State the count of lines below in which the word "timing" appears, and add nothing.

╔══

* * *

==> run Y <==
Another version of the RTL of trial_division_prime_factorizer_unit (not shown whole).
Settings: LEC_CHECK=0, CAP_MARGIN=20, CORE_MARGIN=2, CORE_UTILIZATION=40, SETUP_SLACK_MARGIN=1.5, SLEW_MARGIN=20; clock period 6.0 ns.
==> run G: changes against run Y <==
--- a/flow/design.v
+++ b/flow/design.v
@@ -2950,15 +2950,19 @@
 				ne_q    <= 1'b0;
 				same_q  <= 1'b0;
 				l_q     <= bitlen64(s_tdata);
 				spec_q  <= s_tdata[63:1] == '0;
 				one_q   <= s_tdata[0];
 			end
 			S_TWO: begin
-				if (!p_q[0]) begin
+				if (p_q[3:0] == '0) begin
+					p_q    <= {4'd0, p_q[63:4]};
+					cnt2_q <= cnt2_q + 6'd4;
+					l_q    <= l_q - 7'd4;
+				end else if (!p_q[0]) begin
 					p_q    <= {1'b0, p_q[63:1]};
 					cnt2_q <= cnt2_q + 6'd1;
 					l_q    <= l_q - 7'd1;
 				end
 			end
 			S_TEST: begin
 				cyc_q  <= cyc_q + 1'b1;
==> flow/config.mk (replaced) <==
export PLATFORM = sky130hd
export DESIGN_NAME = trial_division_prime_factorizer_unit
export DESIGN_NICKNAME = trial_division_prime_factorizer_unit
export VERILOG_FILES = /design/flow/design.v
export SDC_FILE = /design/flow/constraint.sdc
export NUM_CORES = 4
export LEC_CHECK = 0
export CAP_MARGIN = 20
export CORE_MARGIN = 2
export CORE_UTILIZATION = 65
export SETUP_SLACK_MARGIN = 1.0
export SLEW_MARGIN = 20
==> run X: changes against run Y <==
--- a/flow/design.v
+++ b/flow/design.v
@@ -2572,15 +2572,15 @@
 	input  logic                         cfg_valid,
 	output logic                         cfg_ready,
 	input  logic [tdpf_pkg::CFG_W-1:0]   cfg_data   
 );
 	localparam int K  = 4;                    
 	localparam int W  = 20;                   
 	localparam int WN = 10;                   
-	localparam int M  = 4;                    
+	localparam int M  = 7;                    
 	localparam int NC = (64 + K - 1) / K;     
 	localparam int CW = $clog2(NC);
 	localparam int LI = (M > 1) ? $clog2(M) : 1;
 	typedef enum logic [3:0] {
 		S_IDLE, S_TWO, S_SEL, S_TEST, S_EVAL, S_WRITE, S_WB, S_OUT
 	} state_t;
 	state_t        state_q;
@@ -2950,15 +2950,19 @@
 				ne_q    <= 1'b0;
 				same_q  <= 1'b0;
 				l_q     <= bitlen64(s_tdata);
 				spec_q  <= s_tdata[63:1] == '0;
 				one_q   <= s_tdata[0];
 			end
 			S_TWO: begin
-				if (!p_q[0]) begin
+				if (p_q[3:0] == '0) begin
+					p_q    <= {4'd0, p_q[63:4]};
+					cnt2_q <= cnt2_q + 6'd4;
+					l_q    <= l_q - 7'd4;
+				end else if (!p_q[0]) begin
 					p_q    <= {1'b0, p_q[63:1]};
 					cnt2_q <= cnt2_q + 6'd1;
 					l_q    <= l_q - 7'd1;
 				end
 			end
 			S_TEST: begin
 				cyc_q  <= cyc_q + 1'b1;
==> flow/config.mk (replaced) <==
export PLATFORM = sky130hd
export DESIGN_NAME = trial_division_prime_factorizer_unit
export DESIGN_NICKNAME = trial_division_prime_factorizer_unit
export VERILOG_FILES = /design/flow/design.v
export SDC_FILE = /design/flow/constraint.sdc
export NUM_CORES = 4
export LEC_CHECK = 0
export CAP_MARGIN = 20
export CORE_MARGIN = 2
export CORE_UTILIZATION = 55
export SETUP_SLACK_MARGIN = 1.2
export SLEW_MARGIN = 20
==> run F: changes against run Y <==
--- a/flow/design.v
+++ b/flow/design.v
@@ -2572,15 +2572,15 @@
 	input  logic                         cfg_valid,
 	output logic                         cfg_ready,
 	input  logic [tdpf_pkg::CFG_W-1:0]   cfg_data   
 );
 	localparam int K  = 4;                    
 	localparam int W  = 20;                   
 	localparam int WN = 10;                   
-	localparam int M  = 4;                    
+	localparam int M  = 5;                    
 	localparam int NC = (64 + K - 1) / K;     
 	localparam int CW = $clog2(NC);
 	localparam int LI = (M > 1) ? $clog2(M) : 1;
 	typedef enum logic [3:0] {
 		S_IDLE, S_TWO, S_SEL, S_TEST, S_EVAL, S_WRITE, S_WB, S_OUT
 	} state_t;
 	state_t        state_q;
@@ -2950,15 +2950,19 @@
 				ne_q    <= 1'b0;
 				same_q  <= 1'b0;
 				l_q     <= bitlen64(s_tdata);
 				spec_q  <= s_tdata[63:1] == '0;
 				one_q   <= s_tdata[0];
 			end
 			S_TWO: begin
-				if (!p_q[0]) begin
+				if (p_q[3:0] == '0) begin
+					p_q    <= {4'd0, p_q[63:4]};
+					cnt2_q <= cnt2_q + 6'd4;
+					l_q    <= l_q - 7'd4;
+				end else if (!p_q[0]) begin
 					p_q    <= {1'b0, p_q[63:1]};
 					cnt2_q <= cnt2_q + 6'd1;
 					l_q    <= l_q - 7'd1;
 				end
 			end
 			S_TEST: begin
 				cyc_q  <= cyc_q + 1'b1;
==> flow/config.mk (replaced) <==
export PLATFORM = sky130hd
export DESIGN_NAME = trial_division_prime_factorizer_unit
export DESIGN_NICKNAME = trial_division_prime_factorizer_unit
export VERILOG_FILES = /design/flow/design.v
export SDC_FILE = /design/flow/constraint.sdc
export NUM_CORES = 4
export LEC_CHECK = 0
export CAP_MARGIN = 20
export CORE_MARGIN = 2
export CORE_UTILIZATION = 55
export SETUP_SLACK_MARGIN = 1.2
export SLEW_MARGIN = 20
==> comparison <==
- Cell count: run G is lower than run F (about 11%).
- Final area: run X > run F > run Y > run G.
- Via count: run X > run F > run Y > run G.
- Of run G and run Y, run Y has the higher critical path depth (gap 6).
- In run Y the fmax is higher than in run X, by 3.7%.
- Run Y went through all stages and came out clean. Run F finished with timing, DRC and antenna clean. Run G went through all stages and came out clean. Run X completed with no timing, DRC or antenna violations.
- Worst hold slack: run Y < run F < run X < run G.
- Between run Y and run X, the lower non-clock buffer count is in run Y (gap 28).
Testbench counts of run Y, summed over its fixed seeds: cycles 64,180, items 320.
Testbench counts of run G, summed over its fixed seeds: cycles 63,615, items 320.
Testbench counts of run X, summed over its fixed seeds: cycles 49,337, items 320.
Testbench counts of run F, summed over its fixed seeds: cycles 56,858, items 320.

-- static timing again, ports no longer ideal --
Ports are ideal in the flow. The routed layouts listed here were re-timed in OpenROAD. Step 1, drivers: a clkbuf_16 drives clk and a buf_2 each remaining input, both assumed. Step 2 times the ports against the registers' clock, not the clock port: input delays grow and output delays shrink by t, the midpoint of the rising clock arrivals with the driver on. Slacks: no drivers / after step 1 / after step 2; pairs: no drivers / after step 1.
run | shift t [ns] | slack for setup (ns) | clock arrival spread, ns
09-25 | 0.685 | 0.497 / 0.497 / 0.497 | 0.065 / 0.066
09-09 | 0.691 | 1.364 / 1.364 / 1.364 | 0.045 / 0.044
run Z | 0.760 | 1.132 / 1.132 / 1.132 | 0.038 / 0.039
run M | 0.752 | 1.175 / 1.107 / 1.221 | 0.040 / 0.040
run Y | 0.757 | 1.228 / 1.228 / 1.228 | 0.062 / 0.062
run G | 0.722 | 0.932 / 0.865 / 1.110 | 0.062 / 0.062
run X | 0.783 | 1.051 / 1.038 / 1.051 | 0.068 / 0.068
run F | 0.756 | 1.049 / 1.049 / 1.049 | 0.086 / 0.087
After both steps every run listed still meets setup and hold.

╚══

_Answer for the task_: 2